Problem details:
Report the count of lines containing the word "first" in these records, with no other text.

[Source records]
Context: an optimization exercise on an open-source flow, tuned for small area. The choices shown serve that exercise and are no tape-out recipe. RTL that was checked went through simulation tests only; none was proved equivalent to the original. Power and IR drop assume default switching activity.

the previous run:
Design pg_top, start of the top module:
module pg_top #(
    parameter int phase_slots = 32
) (
    input  logic       i_EMUCLK,
    input  logic       i_rst,
    input  logic [6:0] i_kc,
    input  logic [5:0] i_kf,
    input  logic [2:0] i_dt1,
    input  logic [3:0] i_mul,
    input  logic       i_phase_rst,
    output logic [9:0] o_phase,
    output logic [4:0] o_eg_shift
);
    logic [fnum_base_w-1:0] fbase;
    logic [5:0]             fhalf;
    logic [4:0]             det_mag;
    logic                   det_neg;
    logic [fnum_base_w-1:0] fnum_s1;
    logic [4:0]             mag_s1;
    logic                   neg_s1;
    logic [3:0]             mul_s1, mul_s2;
    logic                   prst_s1, prst_s2;
    logic [4:0]             shift_s1, shift_s2, shift_s3, shift_s4;
    logic [pdelta_w-1:0]    sum;
    logic [pdelta_w-1:0]    sum_s2;
    logic                   eg_live;
    pg_fnum_path u_fnum_path (
        .i_kc   (i_kc),
        .i_kf   (i_kf),
        .o_base (fbase),
        .o_half (fhalf)
    );
    logic [6:0]             flo;
    logic [6:0]             flo_s1;
    logic [5:0]             fhi_s1;
    assign flo = {1'b0, fbase[5:0]} + {1'b0, fhalf};
    pg_detune_path u_detune_path (
        .i_kc  (i_kc),
        .i_dt1 (i_dt1),
        .o_mag (det_mag),
        .o_neg (det_neg)
    );
    assign fnum_s1 = {fhi_s1 + {5'b0, flo_s1[6]}, flo_s1[5:0]};
    pg_octave_detune u_octave_detune (
        .i_fnum  (fnum_s1),
        .i_block (shift_s1[4:2]),
        .i_mag   (mag_s1),
        .i_neg   (neg_s1),
        .o_sum   (sum)
    );
  ...
Size: roughly 1500 cells after synthesis, ~710 flip-flops, roughly 20000 um^2 of cells after synthesis.
==> module pg_top, before the edit <==
module pg_top #(
    parameter int phase_slots = 32
) (
    input  logic       i_EMUCLK,
    input  logic       i_rst,
    input  logic [6:0] i_kc,
    input  logic [5:0] i_kf,
    input  logic [2:0] i_dt1,
    input  logic [3:0] i_mul,
    input  logic       i_phase_rst,
    output logic [9:0] o_phase,
    output logic [4:0] o_eg_shift
);
    logic [fnum_base_w-1:0] fbase;
    logic [5:0]             fhalf;
    logic [4:0]             det_mag;
    logic                   det_neg;
    logic [fnum_base_w-1:0] fnum_s1;
    logic [4:0]             mag_s1;
    logic                   neg_s1;
    logic [3:0]             mul_s1, mul_s2;
    logic                   prst_s1, prst_s2;
    logic [4:0]             shift_s1, shift_s2, shift_s3, shift_s4;
    logic [pdelta_w-1:0]    sum;
    logic [pdelta_w-1:0]    sum_s2;
    logic                   eg_live;
    pg_fnum_path u_fnum_path (
        .i_kc   (i_kc),
        .i_kf   (i_kf),
        .o_base (fbase),
        .o_half (fhalf)
    );
    logic [6:0]             flo;
    logic [6:0]             flo_s1;
    logic [5:0]             fhi_s1;
    assign flo = {1'b0, fbase[5:0]} + {1'b0, fhalf};
    pg_detune_path u_detune_path (
        .i_kc  (i_kc),
        .i_dt1 (i_dt1),
        .o_mag (det_mag),
        .o_neg (det_neg)
    );
    assign fnum_s1 = {fhi_s1 + {5'b0, flo_s1[6]}, flo_s1[5:0]};
    pg_octave_detune u_octave_detune (
        .i_fnum  (fnum_s1),
        .i_block (shift_s1[4:2]),
        .i_mag   (mag_s1),
        .i_neg   (neg_s1),
        .o_sum   (sum)
    );
    always_ff @(posedge i_EMUCLK) begin
        flo_s1   <= flo;
        fhi_s1   <= fbase[11:6];
        mag_s1   <= det_mag;
        neg_s1   <= det_neg;
        mul_s1   <= i_mul;
        prst_s1  <= i_phase_rst;
        shift_s1 <= i_kc[6:2];
        sum_s2   <= sum;
        mul_s2   <= mul_s1;
        prst_s2  <= prst_s1;
        shift_s2 <= shift_s1;
        shift_s3 <= shift_s2;
        shift_s4 <= shift_s3;
    end
    pg_phase_accum #(
        .phase_slots (phase_slots)
    ) u_phase_accum (
        .i_EMUCLK    (i_EMUCLK),
        .i_rst       (i_rst),
        .i_sum       (sum_s2),
        .i_mul       (mul_s2),
        .i_phase_rst (prst_s2),
        .o_live      (eg_live),
        .o_phase     (o_phase)
    );
    assign o_eg_shift = eg_live ? shift_s4 : '0;
endmodule
Settings: LEC_CHECK=0, CAP_MARGIN=20, CORE_MARGIN=2, CORE_UTILIZATION=70, GPL_TIMING_DRIVEN=0, SLEW_MARGIN=20; clock period 5.0 ns.
standard.sh (not shown) runs the stock make flow with config.mk's settings and CLKGATE_MAP_FILE= SYNTH_SCRIPT=/design/flow/synth_recipe.tcl, a recipe that flattens the netlist after the stock synthesis.
==> flow/flow/run.sh <==
#!/bin/bash
# The standard layout, with a leaner clock tree (no dummy loads, larger
# sink clusters) and the smallest buffer on each port. The tools' own logs
# stay under orfs/logs; make's output goes to standard.log.
set -u
export CTS_ARGS="-sink_clustering_enable -repair_clock_nets -dont_use_dummy_load -sink_clustering_size 20 -sink_clustering_max_diameter 60 -buf_list sky130_fd_sc_hd__clkbuf_8"
export BUFFER_PORTS_ARGS="-buffer_cell sky130_fd_sc_hd__buf_1"
bash standard.sh > standard.log 2>&1
#### Input delta (the current run over the previous run)
diff --git a/flow/design.v b/flow/design.v
--- a/flow/design.v
+++ b/flow/design.v
@@ -827,12 +827,13 @@
     input  logic       i_phase_rst,
     output logic [9:0] o_phase,
     output logic [4:0] o_eg_shift
 );
     logic [fnum_base_w-1:0] fbase;
     logic [5:0]             fhalf;
+    logic [fnum_base_w-1:0] fnum;
     logic [4:0]             det_mag;
     logic                   det_neg;
     logic [fnum_base_w-1:0] fnum_s1;
     logic [4:0]             mag_s1;
     logic                   neg_s1;
     logic [3:0]             mul_s1, mul_s2;
@@ -844,33 +845,28 @@
     pg_fnum_path u_fnum_path (
         .i_kc   (i_kc),
         .i_kf   (i_kf),
         .o_base (fbase),
         .o_half (fhalf)
     );
-    logic [6:0]             flo;
-    logic [6:0]             flo_s1;
-    logic [5:0]             fhi_s1;
-    assign flo = {1'b0, fbase[5:0]} + {1'b0, fhalf};
+    assign fnum = fbase + {6'b0, fhalf};
     pg_detune_path u_detune_path (
         .i_kc  (i_kc),
         .i_dt1 (i_dt1),
         .o_mag (det_mag),
         .o_neg (det_neg)
     );
-    assign fnum_s1 = {fhi_s1 + {5'b0, flo_s1[6]}, flo_s1[5:0]};
     pg_octave_detune u_octave_detune (
         .i_fnum  (fnum_s1),
         .i_block (shift_s1[4:2]),
         .i_mag   (mag_s1),
         .i_neg   (neg_s1),
         .o_sum   (sum)
     );
     always_ff @(posedge i_EMUCLK) begin
-        flo_s1   <= flo;
-        fhi_s1   <= fbase[11:6];
+        fnum_s1  <= fnum;
         mag_s1   <= det_mag;
         neg_s1   <= det_neg;
         mul_s1   <= i_mul;
         prst_s1  <= i_phase_rst;
         shift_s1 <= i_kc[6:2];
         sum_s2   <= sum;
Notes after the runs:
STATUS run=the current run STAGES=ALL_DONE FINAL_CHECKS=FAILED CAUSE=setup timing. Diff the current run and the previous run: multiplexer fraction of the synthesized cell area higher in the current run. The run showing the smaller global-route wire length before repair is the previous run. Compared with the previous run, in the current run max capacitance violation total level; area inside the core boundary moved down. The current run — total power 140 uW lower, the previous run as reference. For the setup fix buffers added after clock tree synthesis, the current run came in 2 higher than the previous run did. Going from the previous run to the current run, the sequential cell fraction of total power was found to have gone up by 0.3 points. In the current run, the final critical-path setup slack came out 0.14 ns below the value in the previous run. For final-layout non-clock buffer area share, the previous run and the current run come out practically identical.
Only the layout flow was run in the current run; the RTL was not checked for function there.

separate check: timing with driven ports:
The results above use ideal ports. As a check the final layouts listed here were re-extracted and re-timed, cells and wires unchanged.
Step 1 assumes that a clkbuf_16 drives the clock port and a buf_2 every other input.
Step 2 moves the port delays by t, midway between the first and last clock arrival at a register: inputs arrive t later, outputs are due t later. That takes back most of the time a late clock gives input paths.
a / b / c = ideal / step 1 / step 2; a / b = the first two.
run	t, ns	slack for setup (ns)	worst setup path after step 2	latest minus earliest clock arrival (ns)
the previous run	0.593	0.125 / 0.125 / -0.393	input to register	0.090 / 0.090
the current run	0.588	-0.012 / -0.014 / -0.602	input to register	0.126 / 0.126
Met with ideal ports but missed after step 2: setup timing in the previous run. The setup slack of the current run, which loses most, moves by -0.002 ns with the drivers and by -0.590 ns with both steps.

Task response:
2